## THE PROBLEM
Each line of the data below from the one holding "Area share of" to the one holding "gates | 6 | 5.87 |", inclusive, is to be reproduced exactly; no other line belongs in the answer.

## Records contained in a dataset

--------------------

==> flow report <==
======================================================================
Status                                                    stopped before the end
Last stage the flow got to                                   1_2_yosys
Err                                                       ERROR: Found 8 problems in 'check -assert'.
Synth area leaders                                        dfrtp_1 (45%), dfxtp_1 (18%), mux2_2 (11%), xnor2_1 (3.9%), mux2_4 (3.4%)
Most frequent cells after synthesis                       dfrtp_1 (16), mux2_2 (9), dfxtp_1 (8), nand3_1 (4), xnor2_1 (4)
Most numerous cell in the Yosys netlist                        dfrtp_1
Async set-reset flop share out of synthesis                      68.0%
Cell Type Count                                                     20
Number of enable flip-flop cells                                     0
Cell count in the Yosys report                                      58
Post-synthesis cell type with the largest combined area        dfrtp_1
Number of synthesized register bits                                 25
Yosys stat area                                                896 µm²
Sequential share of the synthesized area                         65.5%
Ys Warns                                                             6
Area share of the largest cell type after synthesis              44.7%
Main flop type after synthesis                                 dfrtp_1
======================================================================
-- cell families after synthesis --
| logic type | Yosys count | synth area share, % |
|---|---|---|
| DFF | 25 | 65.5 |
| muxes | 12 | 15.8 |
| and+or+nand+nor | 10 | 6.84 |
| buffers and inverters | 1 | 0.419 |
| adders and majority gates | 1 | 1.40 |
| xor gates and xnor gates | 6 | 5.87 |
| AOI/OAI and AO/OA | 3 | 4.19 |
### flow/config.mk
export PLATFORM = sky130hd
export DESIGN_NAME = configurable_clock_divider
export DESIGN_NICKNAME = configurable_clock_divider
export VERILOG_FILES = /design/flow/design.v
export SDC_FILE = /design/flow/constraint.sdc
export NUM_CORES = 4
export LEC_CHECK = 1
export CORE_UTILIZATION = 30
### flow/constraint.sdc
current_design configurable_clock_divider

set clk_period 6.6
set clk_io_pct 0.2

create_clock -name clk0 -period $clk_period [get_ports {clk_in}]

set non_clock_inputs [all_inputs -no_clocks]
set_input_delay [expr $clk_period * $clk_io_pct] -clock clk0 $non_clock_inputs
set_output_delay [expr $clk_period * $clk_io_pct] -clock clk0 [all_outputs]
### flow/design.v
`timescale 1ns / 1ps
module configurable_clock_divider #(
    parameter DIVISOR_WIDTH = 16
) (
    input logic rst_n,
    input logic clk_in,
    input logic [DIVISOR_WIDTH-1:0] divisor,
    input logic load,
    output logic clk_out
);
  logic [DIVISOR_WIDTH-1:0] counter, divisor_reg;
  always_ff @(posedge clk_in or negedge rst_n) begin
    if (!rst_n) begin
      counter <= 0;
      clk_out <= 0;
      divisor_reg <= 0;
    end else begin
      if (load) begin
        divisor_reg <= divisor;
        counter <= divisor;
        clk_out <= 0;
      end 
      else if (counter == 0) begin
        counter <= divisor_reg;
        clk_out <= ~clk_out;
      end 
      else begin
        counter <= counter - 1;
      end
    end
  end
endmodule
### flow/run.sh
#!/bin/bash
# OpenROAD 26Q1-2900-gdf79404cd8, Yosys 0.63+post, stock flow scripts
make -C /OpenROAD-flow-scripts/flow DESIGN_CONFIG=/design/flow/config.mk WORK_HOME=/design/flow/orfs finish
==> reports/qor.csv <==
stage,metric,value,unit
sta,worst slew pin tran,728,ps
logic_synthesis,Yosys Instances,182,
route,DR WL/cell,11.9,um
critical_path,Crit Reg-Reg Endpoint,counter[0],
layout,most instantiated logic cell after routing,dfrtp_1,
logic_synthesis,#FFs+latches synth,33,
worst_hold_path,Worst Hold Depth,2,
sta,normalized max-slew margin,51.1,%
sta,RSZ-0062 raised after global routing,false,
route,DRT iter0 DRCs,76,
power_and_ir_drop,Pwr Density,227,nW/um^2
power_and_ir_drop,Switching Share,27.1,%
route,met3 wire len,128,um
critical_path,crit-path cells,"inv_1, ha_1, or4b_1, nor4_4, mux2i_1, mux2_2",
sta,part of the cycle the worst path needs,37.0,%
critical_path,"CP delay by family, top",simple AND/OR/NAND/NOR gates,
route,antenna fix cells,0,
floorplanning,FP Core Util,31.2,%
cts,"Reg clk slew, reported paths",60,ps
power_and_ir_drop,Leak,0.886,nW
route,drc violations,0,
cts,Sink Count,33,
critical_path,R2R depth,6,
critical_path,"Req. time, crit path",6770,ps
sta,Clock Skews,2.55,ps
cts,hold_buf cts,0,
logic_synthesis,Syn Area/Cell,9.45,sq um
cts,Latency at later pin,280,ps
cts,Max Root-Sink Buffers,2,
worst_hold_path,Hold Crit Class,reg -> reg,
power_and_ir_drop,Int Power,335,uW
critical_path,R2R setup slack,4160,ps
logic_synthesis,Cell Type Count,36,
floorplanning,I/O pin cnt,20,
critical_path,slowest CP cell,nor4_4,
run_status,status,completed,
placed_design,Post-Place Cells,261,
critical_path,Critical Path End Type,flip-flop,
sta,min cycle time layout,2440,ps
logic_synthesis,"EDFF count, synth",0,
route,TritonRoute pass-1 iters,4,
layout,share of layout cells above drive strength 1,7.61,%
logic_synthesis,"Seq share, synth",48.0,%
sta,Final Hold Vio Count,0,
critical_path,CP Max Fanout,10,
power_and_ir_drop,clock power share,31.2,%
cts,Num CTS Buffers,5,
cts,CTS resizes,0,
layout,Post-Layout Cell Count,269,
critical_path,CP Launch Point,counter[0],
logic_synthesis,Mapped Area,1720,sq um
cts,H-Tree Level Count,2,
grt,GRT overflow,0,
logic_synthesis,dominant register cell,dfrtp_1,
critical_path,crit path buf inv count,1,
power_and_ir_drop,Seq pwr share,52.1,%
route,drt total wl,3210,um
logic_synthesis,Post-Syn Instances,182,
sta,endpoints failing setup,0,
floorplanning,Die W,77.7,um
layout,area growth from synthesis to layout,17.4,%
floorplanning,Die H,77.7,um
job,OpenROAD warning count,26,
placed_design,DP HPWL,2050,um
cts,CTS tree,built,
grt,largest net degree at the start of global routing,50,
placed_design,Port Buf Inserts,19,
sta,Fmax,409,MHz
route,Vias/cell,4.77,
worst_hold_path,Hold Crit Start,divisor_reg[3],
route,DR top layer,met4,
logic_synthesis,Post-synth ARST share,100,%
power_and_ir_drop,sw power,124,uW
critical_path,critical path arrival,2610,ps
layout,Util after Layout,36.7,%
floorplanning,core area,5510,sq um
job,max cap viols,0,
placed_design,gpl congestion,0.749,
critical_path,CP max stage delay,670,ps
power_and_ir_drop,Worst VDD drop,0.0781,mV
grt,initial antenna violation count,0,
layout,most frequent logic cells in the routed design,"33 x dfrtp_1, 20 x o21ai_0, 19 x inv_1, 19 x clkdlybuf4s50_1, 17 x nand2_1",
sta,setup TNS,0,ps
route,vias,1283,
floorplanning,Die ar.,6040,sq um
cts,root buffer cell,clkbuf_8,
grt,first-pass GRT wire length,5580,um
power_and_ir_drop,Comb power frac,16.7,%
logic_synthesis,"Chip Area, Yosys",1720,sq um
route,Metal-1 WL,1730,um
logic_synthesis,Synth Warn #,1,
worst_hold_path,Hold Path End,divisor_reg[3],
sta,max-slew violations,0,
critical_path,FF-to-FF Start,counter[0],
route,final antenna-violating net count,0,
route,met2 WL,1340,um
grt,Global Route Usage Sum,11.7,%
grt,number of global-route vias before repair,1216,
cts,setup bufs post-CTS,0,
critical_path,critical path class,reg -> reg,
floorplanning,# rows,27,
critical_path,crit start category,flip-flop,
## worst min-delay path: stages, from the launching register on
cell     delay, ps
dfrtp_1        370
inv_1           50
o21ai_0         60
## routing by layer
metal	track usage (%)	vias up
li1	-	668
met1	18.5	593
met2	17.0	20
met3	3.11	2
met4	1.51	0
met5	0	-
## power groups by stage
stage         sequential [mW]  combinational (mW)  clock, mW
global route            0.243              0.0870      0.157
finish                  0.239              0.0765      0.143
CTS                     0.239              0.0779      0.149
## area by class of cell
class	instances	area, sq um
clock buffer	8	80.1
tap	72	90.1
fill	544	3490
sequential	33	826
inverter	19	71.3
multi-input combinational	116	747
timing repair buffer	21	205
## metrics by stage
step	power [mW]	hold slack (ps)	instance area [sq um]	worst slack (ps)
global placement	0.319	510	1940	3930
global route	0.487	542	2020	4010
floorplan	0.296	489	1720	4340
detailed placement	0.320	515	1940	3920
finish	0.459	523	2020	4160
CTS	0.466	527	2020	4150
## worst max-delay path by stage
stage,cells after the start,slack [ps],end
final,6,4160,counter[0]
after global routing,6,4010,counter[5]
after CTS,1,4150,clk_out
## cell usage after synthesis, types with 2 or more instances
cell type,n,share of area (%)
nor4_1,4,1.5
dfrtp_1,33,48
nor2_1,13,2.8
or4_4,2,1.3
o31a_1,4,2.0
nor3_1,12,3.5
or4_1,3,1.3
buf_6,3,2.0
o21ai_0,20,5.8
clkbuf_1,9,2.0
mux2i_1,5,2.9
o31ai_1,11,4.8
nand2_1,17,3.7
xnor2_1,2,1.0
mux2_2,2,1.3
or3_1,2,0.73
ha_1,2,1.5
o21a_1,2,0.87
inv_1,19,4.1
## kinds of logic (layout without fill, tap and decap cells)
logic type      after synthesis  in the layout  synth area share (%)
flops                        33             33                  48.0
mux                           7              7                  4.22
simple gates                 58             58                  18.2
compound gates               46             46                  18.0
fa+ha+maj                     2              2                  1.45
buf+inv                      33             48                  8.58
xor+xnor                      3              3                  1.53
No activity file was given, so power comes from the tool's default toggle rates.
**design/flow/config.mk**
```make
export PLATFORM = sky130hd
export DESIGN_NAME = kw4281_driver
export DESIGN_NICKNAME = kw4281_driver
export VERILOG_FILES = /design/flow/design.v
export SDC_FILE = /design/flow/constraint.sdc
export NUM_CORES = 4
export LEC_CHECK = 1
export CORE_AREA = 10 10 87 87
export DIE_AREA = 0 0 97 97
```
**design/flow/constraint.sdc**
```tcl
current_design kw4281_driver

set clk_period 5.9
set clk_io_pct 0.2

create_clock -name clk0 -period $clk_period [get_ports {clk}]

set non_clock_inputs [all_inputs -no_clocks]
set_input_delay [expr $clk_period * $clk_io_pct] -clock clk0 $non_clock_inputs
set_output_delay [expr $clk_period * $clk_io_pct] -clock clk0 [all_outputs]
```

--------------------

## THE COMPLETED TASK
Area share of the largest cell type after synthesis              44.7%
Main flop type after synthesis                                 dfrtp_1
======================================================================
-- cell families after synthesis --
| logic type | Yosys count | synth area share, % |
|---|---|---|
| DFF | 25 | 65.5 |
| muxes | 12 | 15.8 |
| and+or+nand+nor | 10 | 6.84 |
| buffers and inverters | 1 | 0.419 |
| adders and majority gates | 1 | 1.40 |
| xor gates and xnor gates | 6 | 5.87 |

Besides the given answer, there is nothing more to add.